During that dotcom bubble, people drove up the prices of companies with no revenue or business model, because they expected they would eventually figure out a business model that would generate revenue. A decade or so later, it is obvious that advertising is the business model to generate revenue, but the value of advertisements is inversely proportional to the industry’s capacity for advertisements, which appears to approach infinity. The more that popular websites are created, the more space there will be for ads, which will drive down the price of ads and deflate those business models and profit expectations. And twitter is even worse off than most websites, as a majority of its users rely on 140 character tweets – not an ideal vehicle for advertisements.

I think companies like twitter and facebook will prove to be a valuable tool for society, but not in the way that most people see them.
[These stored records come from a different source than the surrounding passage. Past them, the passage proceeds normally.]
==> /design/flow/design.v <==
`timescale 1ns / 1ps
module FBCPU #(
    parameter ADDRESS_WIDTH = 6,
    parameter DATA_WIDTH = 10
)(
    input clk, 
    input rst, 
    output reg [DATA_WIDTH-1:0] MDRIn, 
    output reg RAMWr, 
    output reg [ADDRESS_WIDTH-1:0] MAR, 
    input [DATA_WIDTH-1:0] MDROut, 
    output reg [5:0] PC
);
reg [DATA_WIDTH - 1:0] IR, IRNext;
reg [5:0] PCNext;
reg [9:0] ACC, ACCNext;
reg [2:0] durum, durumNext;
always@(posedge clk) begin
    durum       <= #1 durumNext;
    PC          <= #1 PCNext;
    IR          <= #1 IRNext;
    ACC         <= #1 ACCNext;
end
always@(*) begin
    durumNext   = durum;
    PCNext      = PC;
    IRNext      = IR;
    ACCNext     = ACC;
    MAR         = 0;
    RAMWr       = 0;
    MDRIn       = 0;
    if(rst) begin
        durumNext   = 0;
        PCNext      = 0;
        MAR         = 0;
        RAMWr       = 0;
        IRNext      = 0;
        ACCNext     = 0;
        MDRIn       = 0;
    end else begin
        case(durum)
            0: begin
                MAR = PC;
                RAMWr = 0;
                durumNext = durum + 1;
            end
            1: begin
                IRNext = MDROut;
                PCNext = PC + 1;
                durumNext = durum + 1;
            end
            2: begin
				 if(IR[9:6] < 6)begin
					 MAR = IR[5:0];
					 durumNext = 3;
				 end else if(IR[9:6]==6) begin
					 PCNext = IR[5:0];
					 durumNext = 0;
				 end else if(IR[9:6]==7) begin
					 if(ACC==0)begin 
						 PCNext = IR[5:0];
					 end
					 durumNext=0;
				 end else if(IR[9:6]==8) begin
					  durumNext=0;
				 end else if(IR[9:6]==9) begin
					  durumNext=4;     
				 end
			end
            3: begin
				 durumNext = 0;
				 RAMWr = 0;
				 MAR = 0;
				 if (IR[9:6]==0)begin
					 ACCNext=MDROut;
				 end else if(IR[9:6]==1) begin
					 MAR=IR[5:0];
					 RAMWr=1;
					 MDRIn=ACC;
				 end else if(IR[9:6]==2) begin
					 ACCNext=ACC+MDROut; 
				 end else if(IR[9:6]==3) begin
					 ACCNext=ACC-MDROut; 
				 end else if(IR[9:6]==4) begin
					 ACCNext=ACC*MDROut; 
				 end else if(IR[9:6]==5) begin
				 end
			end
            4: begin
            end
        endcase
    end
end
endmodule
==> /design/flow/run.sh <==
#!/bin/bash
# OpenROAD 26Q1-2900-gdf79404cd8, Yosys 0.63+post, stock flow scripts
make -C /OpenROAD-flow-scripts/flow DESIGN_CONFIG=/design/flow/config.mk WORK_HOME=/design/flow/orfs finish
==> /design/flow/config.mk <==
export PLATFORM = sky130hd
export DESIGN_NAME = FBCPU
export DESIGN_NICKNAME = FBCPU
export VERILOG_FILES = /design/flow/design.v
export SDC_FILE = /design/flow/constraint.sdc
export NUM_CORES = 4
export LEC_CHECK = 1
export CORE_UTILIZATION = 50
==> /design/flow/constraint.sdc <==
current_design FBCPU

set clk_period 9.8
set clk_io_pct 0.2

create_clock -name clk0 -period $clk_period [get_ports {clk}]

set non_clock_inputs [all_inputs -no_clocks]
set_input_delay [expr $clk_period * $clk_io_pct] -clock clk0 $non_clock_inputs
set_output_delay [expr $clk_period * $clk_io_pct] -clock clk0 [all_outputs]
==> results.txt <==
Implementation status.

- The run finished with clean final reports.
- The number of H-tree levels is 2.
- The count of endpoints failing hold in the final timing report is 0.
- Per the detail_route log, the uppermost layer with routed signals is met4.
- After global routing the overflow that remains totals 0.
- The number of gates resized after CTS was 0.
- The max capacitance violation total is 0.
- The first-pass detailed-route iteration total is 5.
- For the worst setup path, the data required time is 10000 ps.
- The number of global-route vias before repair is 3460.
- The routed metal-1 wirelength is 5.61 mm.
- The layout report lists the multi-input gate area as 3020 um2.
- The worst path in the final design needs a cycle of 6580 ps, including I/O delays and setup.
- The non-filler instance count after layout is 640.
- Max fanout on the critical path was recorded as 11.
- Wires add up to 10.9 mm.
- The design draws 667 uW.
- Across every metal layer, demand over resource in global routing totals 29.5%.
- The number of distinct library cells after synthesis is 49.
- The sum of negative setup slack is 0 ps.
- The post-synth register bit count is 29.
- The routability-driven placement congestion ratio is 0.998.
- From synthesis to final layout, the design area changed by 13.3%.
- The relative slew slack is 57.4%.
- Per the synth stats, the flop cell with the highest instance count is sky130_fd_sc_hd__dfxtp_1.
- The number of clock buffers inserted by TritonCTS is 5.
- The number of input and output port buffers inserted is 34.
- The finished layout reports a core utilization of 59.5%.
- The number of endpoints failing setup at the final stage is 0.
- Per the timing report, the achievable frequency comes out to 152 MHz.
- After synthesis the cells add up to 3870 um2.
- The total count of max-transition violations in the final report is 0.
- The violation tally recorded at the end of detailed-routing iteration 0 is 238.
- The type recorded for the worst min-delay path is flip-flop to flip-flop.
- By count the netlist is led by 76 x sky130_fd_sc_hd__nand2_1, 49 x sky130_fd_sc_hd__nor2_1, 48 x sky130_fd_sc_hd__ha_1, 48 x sky130_fd_sc_hd__inv_1, 40 x sky130_fd_sc_hd__a21oi_1.
- Summed over all nets, wire length on met2 after detailed routing comes to 4.44 mm.
- Per the post-synthesis stats, the area per cell is 7.51 um2.
- The register area share after synthesis is 15.0%.
- Detailed routing placed a total of 768 um of wire on met3.
- After filler insertion, the fill cell instance count of the layout stands at 696.
- The number of clock sinks is 29.
- The floorplan step defined a core boundary enclosing 7370 um2.
- The yosys stat cell total is 515.
- The wire length per cell is 17.1 um.
- The number of antenna diodes in the final layout is 0.
- The critical path capture point type is a flip-flop.
- The largest voltage drop on the vdd net is 169 uV.
- The most frequently used library cell after synthesis is sky130_fd_sc_hd__nand2_1.
- Data on the critical path arrives at its endpoint at 6780 ps.
- Entering global routing, the biggest net connects 33 pins.
- Across the routed clock network, the largest skew measured is 11.2 ps.
- The type of the setup path with the least slack is input pin to flip-flop.
- Looking at the max-slew report, the worst-margin pin has a slew of 633 ps.
- The most critical hold endpoint after final layout shows a slack of 481 ps.
- The number of enable flip-flop cells is 0.
- For this design the top-level I/O count stands at 35.
- According to the Yosys statistics, the synthesized design has a chip area of 3870 um2.
- After technology mapping, the gate count stands at 515.
- For reference, the top cells by area after synthesis are sky130_fd_sc_hd__ha_1 16%, sky130_fd_sc_hd__dfxtp_1 15%, sky130_fd_sc_hd__fa_1 12%, sky130_fd_sc_hd__nand2_1 7.4%, sky130_fd_sc_hd__xnor2_1 5.7%.
- The total area of sequential cells is 581 um2.
- Across all stage logs, warnings added up to 38.
- Looking at the clock tree report, the maximum root-to-sink buffer count equals 2.
- Setup repair after global routing left no endpoint under its margin.
- The detailed placer reported the number of placed instances as 632.
- Per the OpenROAD power report, leakage power amounts to 0.00192 uW.
- The remaining antenna violation count after routing is 0.
- The cell at the root of the clock tree is sky130_fd_sc_hd__clkbuf_8.
- The initial core utilization is 52.5%.
- The first global-routing pass estimated 18.4 mm of wire.
- The standard-cell row count is 31.
- Clock-pin slew was measured on the worst setup and hold paths at 60 ps.
- The initial antenna violation count is 0.
- The type of element launching the critical path is an input pin.
- Warnings reported by Yosys during synthesis add up to 1.
- The power per unit of standard cell area is 152 nW/um2.
- Per the synth stats, the proportion of register bits with asynchronous set or reset is 0%.
- Summed over all nets, the half-perimeter wirelength after detailed placement is 8.15 mm.
- The overall die width is 90.0 um.
- The routed layout has 3626 vias.
- The number of hold buffers added after CTS was 0.
- TritonCTS built the clock tree.
- Of the post-synthesis cell area, the dominant cell type holds 15.5%.
- The post-route netlist has 4.07% of its cells at a drive strength greater than 1.
- The detailed-route vias per instance is 5.67.
- The remaining routing DRC violations is 0.
- The fraction of the cycle the final worst path needs is 67.2%.
- The skew report gives the latency at the later pin of the worst-skew pair as 280 ps.
- The biggest area consumer among synthesized cells is sky130_fd_sc_hd__ha_1.
- The die covers 8100 um2.
- After clock tree synthesis, the setup repair step added 0 buffers.
- The chip height is 90.0 um.
where the power goes:
part	switching, uW	internal [uW]
Clock	50.0	49.0
Sequential	43.0	142
Combinational	234	149
metal layers:
metal  track usage (%)  vias to the layer above
li1                  -                     1792
met1              50.0                     1694
met2              41.3                      126
met3              6.36                       14
met4              1.88                        0
met5                 0                        -
worst max-delay path, cell delays in order:
cell	delay [ps]
sky130_fd_sc_hd__clkdlybuf4s50_1	760
sky130_fd_sc_hd__nand2_1	130
sky130_fd_sc_hd__fa_1	500
sky130_fd_sc_hd__inv_1	40
sky130_fd_sc_hd__ha_1	280
sky130_fd_sc_hd__ha_1	280
sky130_fd_sc_hd__inv_1	50
sky130_fd_sc_hd__fa_1	520
sky130_fd_sc_hd__inv_1	50
sky130_fd_sc_hd__fa_1	470
sky130_fd_sc_hd__ha_1	330
sky130_fd_sc_hd__o21ai_0	80
sky130_fd_sc_hd__nor2_1	70
sky130_fd_sc_hd__or2_2	300
sky130_fd_sc_hd__or3_1	320
sky130_fd_sc_hd__a31oi_1	210
sky130_fd_sc_hd__xnor2_1	160
sky130_fd_sc_hd__o21ai_0	100
sky130_fd_sc_hd__o22ai_1	160
registers in the layout, summed over array words and instances (netlist names):
name and cells:
durum 3, PC 6, IR 10, ACC 10
final cells by class:
class	count	share of cell area (%)
Timing Repair Buffer	41	8.96
Tap cell	99	2.83
Clock inverter	3	0.400
Inverter	48	4.11
Clock buffer	5	1.57
Sequential cell	29	13.2
Multi-Input combinational cell	415	68.9
per-stage QoR:
step           area (um2)  worst slack, ps
6_report             4380             3220
5_1_grt              4380             2930
4_1_cts              4380             3230
3_5_place_dp         4300             2970
3_3_place_gp         4300             3000
2_1_floorplan        3870             3700
layout by cell type, fill, tap and decap left out, types with 9 or more instances in the layout:
| cell type | n |
|---|---|
| sky130_fd_sc_hd__xnor2_1 | 25 |
| sky130_fd_sc_hd__o21ai_0 | 19 |
| sky130_fd_sc_hd__fa_1 | 24 |
| sky130_fd_sc_hd__inv_1 | 48 |
| sky130_fd_sc_hd__o31ai_1 | 9 |
| sky130_fd_sc_hd__a22oi_1 | 9 |
| sky130_fd_sc_hd__and2_1 | 18 |
| sky130_fd_sc_hd__a211oi_1 | 10 |
| sky130_fd_sc_hd__clkdlybuf4s50_1 | 34 |
| sky130_fd_sc_hd__nor3_1 | 9 |
| sky130_fd_sc_hd__nor2_1 | 49 |
| sky130_fd_sc_hd__nand2_1 | 76 |
| sky130_fd_sc_hd__ha_1 | 48 |
| sky130_fd_sc_hd__a21oi_1 | 40 |
| sky130_fd_sc_hd__dfxtp_1 | 29 |
cell families after synthesis:
kind of cell | share of synthesized area (%)
DFF | 15.0
buffers and inverters | 7.15
xor gates and xnor gates | 7.02
and+or+nand+nor | 21.7
muxes | 0.259
adders and majority gates | 27.9
AOI/OAI and AO/OA | 20.9
final timing paths:
check,startpoint,end,slack (ps),cells after the start
min,IR[4]$_SDFFE_PP0P_,IR[4]$_SDFFE_PP0P_,480,2
min reg2reg,IR[4]$_SDFFE_PP0P_,IR[4]$_SDFFE_PP0P_,480,2
max reg2reg,ACC[1]$_SDFFE_PP0P_,ACC[9]$_SDFFE_PP0P_,4800,18
max,MDROut[1],ACC[9]$_SDFFE_PP0P_,3220,19
No activity file was given, so power comes from the tool's default toggle rates.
They will be great vehicles for re-distribution of wealth.

Posted by KenG_CA | Report as abusive
 

@TurtleBay: Many companies, including Apple, don’t pay a dividend. Because of this, people buy stock in Apple or some other non-dividend paying stock because they expect the value of the company to increase in the future, and at a high enough rate to compensate for the lack of income (ignoring the tax impact).

The price for a stock of mature companies is usually (but not always) based on recent earnings. If Apple’s profits grew at, say, 4%, its stock price would plunge, but are all stock movements rational? What happened in 2008 to cut the value of Apple in half (especially considering its record earnings during that period)?

So the question of Twitter’s valuation is not what it is earning today or even next year, but how quickly it’s valuation will grow over, say, the next 5-10 years. But no one can project that. If I were to invest in Twitter, for example, I might agree to buy it at a $1B valuation but not a $10B valuation.

What makes Twitter attractive at $1B is that in 5 years it could be valued at $20B or $0. Even if it had a 2/3 chance of failing in the next 5 years and a 1/3 chance of major growth, it would still be an easy buy. At a $10B valuation, it’s not so easy but still results in a projected return of 6%. What is the right number? I have no idea and that’s why the range in its valuation is so large. The valuation has to account for risk in some way.

The major problem facing Twitter is the ease of entry into its market. So far, with the help of corporate america, the entertainment industry and the media, Twitter gets a lot of free publicity. While a lot of people don’t know what the point of Twitter is, most people have at least heard of it while they couldn’t name a single competitor.

Yahoo’s problem is somewhat different as it hasn’t kept pace with its competitors, which include Google and Microsoft. I think we can ignore the valuations from 2000 as they didn’t include any sort of rational benchmarks. Will Facebook be able to fend off competition from Google?

Interesting times to say the least, but it is (in my opinion) in no way similar to the dot com era of 2000. Back then, changing the name of a company to include a dot com could increase its valuation by over 50%.